▸ **GIVEN ENTRIES**
BEGIN

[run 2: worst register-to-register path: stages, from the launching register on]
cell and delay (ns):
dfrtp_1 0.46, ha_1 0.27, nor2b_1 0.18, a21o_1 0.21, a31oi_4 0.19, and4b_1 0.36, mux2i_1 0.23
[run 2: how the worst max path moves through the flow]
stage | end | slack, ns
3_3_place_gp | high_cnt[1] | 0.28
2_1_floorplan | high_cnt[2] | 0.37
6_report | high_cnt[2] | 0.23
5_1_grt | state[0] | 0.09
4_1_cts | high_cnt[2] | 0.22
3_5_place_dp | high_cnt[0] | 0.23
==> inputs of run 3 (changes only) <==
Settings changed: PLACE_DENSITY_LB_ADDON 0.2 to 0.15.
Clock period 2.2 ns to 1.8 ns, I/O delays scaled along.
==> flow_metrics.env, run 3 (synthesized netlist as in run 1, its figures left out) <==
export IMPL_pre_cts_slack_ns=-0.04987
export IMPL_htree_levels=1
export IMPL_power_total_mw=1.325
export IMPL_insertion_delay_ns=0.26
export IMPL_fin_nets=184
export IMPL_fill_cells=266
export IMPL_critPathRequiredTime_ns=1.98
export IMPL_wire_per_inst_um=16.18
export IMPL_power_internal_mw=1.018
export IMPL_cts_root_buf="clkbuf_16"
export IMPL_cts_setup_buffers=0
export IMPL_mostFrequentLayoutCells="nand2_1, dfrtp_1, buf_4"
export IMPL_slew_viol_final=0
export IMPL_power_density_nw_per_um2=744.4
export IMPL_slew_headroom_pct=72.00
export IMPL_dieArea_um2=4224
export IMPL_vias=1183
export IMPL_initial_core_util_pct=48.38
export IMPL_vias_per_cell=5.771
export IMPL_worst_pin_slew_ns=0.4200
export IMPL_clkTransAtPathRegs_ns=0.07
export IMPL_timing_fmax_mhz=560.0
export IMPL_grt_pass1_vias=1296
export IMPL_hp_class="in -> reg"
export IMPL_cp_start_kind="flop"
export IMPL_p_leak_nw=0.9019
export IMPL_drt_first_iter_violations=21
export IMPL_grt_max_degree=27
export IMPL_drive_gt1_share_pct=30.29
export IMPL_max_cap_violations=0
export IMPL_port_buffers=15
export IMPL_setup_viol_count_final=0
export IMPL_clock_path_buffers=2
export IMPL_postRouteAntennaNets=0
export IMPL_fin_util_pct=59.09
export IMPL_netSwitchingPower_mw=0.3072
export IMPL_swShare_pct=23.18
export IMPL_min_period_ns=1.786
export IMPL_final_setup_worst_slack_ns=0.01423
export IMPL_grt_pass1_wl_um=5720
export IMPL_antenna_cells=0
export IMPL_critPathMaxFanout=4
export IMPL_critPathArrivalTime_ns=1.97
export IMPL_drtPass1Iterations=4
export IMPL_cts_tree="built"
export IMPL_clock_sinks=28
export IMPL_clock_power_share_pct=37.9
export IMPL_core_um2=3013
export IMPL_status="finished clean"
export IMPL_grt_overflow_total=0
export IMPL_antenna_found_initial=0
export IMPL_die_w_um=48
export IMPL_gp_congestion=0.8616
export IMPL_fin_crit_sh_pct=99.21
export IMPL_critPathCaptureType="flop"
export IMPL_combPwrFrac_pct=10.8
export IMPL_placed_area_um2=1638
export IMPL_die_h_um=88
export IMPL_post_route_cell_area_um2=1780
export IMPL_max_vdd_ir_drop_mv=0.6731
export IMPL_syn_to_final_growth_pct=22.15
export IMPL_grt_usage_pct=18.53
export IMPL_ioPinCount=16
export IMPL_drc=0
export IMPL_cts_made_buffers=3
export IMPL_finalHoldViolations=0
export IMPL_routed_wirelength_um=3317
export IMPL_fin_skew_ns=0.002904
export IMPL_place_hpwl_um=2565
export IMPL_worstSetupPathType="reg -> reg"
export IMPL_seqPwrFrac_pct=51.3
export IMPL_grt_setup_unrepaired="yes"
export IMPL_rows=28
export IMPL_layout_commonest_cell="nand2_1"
==> src/rtl/digit_serial_adder_if.sv <==
// Request/response bundle for the digit-serial adder: operands and start in,
// busy/done handshake and registered result out.
interface digit_serial_adder_if #(
  parameter int WIDTH = 8
);
  logic             start;
  logic             sub;
  logic [WIDTH-1:0] a;
  logic [WIDTH-1:0] b;
  logic             c0;
  logic             busy;
  logic             done;
  logic [WIDTH-1:0] s;
  logic             cout;
  logic             ovf;

  modport master (output start, sub, a, b, c0, input busy, done, s, cout, ovf);
  modport slave  (input start, sub, a, b, c0, output busy, done, s, cout, ovf);
endinterface

==> src/rtl/digit_serial_adder.sv <==
// Multi-cycle adder/subtractor: DIGIT bits per clock through one short ripple chain,
// carry held in a flop between digits. IDLE -> RUN (N cycles) -> DONE (1 cycle).
module digit_serial_adder #(
  parameter int WIDTH = 8,
  parameter int DIGIT = 2
) (
  input  logic                 clk,
  input  logic                 rst,
  digit_serial_adder_if.slave  bus
);
  localparam int N  = WIDTH / DIGIT;
  localparam int CW = (N > 1) ? $clog2(N) : 1;

  typedef enum logic [1:0] {IDLE, RUN, DONE} state_t;

  state_t           state, state_nxt;
  logic             accept;
  logic [WIDTH-1:0] a_r, b_r, a_nxt, b_nxt;
  logic             carry;
  logic [CW-1:0]    cnt;
  logic             last;
  logic [DIGIT:0]   sum;
  logic [WIDTH-1:0] s_r;
  logic             cout_r, ovf_r;

  assign sum  = {1'b0, a_r[DIGIT-1:0]} + {1'b0, b_r[DIGIT-1:0]} + {{DIGIT{1'b0}}, carry};
  assign last = (cnt == CW'(N - 1));

  // A doubles as the result register: digits leave at the LSB and sums enter at the MSB,
  // so after N digits it holds the full result.
  generate
    if (N == 1) begin : g_single
      assign a_nxt = sum[DIGIT-1:0];
      assign b_nxt = '0;
    end else begin : g_multi
      assign a_nxt = {sum[DIGIT-1:0], a_r[WIDTH-1:DIGIT]};
      assign b_nxt = b_r >> DIGIT;
    end
  endgenerate

  always_ff @(posedge clk) begin
    if (rst) state <= IDLE;
    else     state <= state_nxt;
  end

  always_comb begin
    state_nxt = state;
    accept    = 1'b0;
    case (state)
      IDLE: if (bus.start) begin
        accept    = 1'b1;
        state_nxt = RUN;
      end
      RUN:  if (last) state_nxt = DONE;
      DONE: begin
        if (bus.start) begin
          accept    = 1'b1;
          state_nxt = RUN;
        end else begin
          state_nxt = IDLE;
        end
      end
      default: state_nxt = IDLE;
    endcase
  end

  always_ff @(posedge clk) begin
    if (rst) begin
      a_r    <= '0;
      b_r    <= '0;
      carry  <= 1'b0;
      cnt    <= '0;
      s_r    <= '0;
      cout_r <= 1'b0;
      ovf_r  <= 1'b0;
    end else if (accept) begin
      a_r   <= bus.a;
      b_r   <= bus.sub ? ~bus.b : bus.b;
      carry <= bus.sub ? 1'b1 : bus.c0;
      cnt   <= '0;
    end else if (state == RUN) begin
      a_r   <= a_nxt;
      b_r   <= b_nxt;
      carry <= sum[DIGIT];
      cnt   <= cnt + CW'(1);
      if (last) begin
        s_r    <= a_nxt;
        cout_r <= sum[DIGIT];
        // carry into the MSB recovered as a^b^sum at that bit
        ovf_r  <= sum[DIGIT] ^ (a_r[DIGIT-1] ^ b_r[DIGIT-1] ^ sum[DIGIT-1]);
      end
    end
  end

  assign bus.busy = (state == RUN);
  assign bus.done = (state == DONE);
  assign bus.s    = s_r;
  assign bus.cout = cout_r;
  assign bus.ovf  = ovf_r;
endmodule

==> src/flat_wrapper.sv <==
// flat-port wrapper written by rule: the top's interface ports become plain ports
module digit_serial_adder_flat 
#(
  parameter int WIDTH = 8,
  parameter int DIGIT = 2
)
  (clk, rst, bus_start, bus_sub, bus_a, bus_b, bus_c0, bus_busy, bus_done, bus_s, bus_cout, bus_ovf);
  digit_serial_adder_if #(.WIDTH(WIDTH)) bus_i ();
  input  logic clk;
  input  logic rst;
  input wire logic [$bits(bus_i.start)-1:0] bus_start;
  input wire logic [$bits(bus_i.sub)-1:0] bus_sub;
  input wire logic [$bits(bus_i.a)-1:0] bus_a;
  input wire logic [$bits(bus_i.b)-1:0] bus_b;
  input wire logic [$bits(bus_i.c0)-1:0] bus_c0;
  output wire logic [$bits(bus_i.busy)-1:0] bus_busy;
  output wire logic [$bits(bus_i.done)-1:0] bus_done;
  output wire logic [$bits(bus_i.s)-1:0] bus_s;
  output wire logic [$bits(bus_i.cout)-1:0] bus_cout;
  output wire logic [$bits(bus_i.ovf)-1:0] bus_ovf;
  assign bus_i.start = bus_start;
  assign bus_i.sub = bus_sub;
  assign bus_i.a = bus_a;
  assign bus_i.b = bus_b;
  assign bus_i.c0 = bus_c0;
  assign bus_busy = bus_i.busy;
  assign bus_done = bus_i.done;
  assign bus_s = bus_i.s;
  assign bus_cout = bus_i.cout;
  assign bus_ovf = bus_i.ovf;
  digit_serial_adder #(.WIDTH(WIDTH), .DIGIT(DIGIT)) u_core (.clk(clk), .rst(rst), .bus(bus_i));
endmodule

END

▸ **TASK OBJECTIVE**
Within the material above, copy exactly the lines from the line that holds "export IMPL_placed_area_um2=1638" up to and including the line that holds "export IMPL_finalHoldViolations=0".

▸ **TASK RESULT**
export IMPL_placed_area_um2=1638
export IMPL_die_h_um=88
export IMPL_post_route_cell_area_um2=1780
export IMPL_max_vdd_ir_drop_mv=0.6731
export IMPL_syn_to_final_growth_pct=22.15
export IMPL_grt_usage_pct=18.53
export IMPL_ioPinCount=16
export IMPL_drc=0
export IMPL_cts_made_buffers=3
export IMPL_finalHoldViolations=0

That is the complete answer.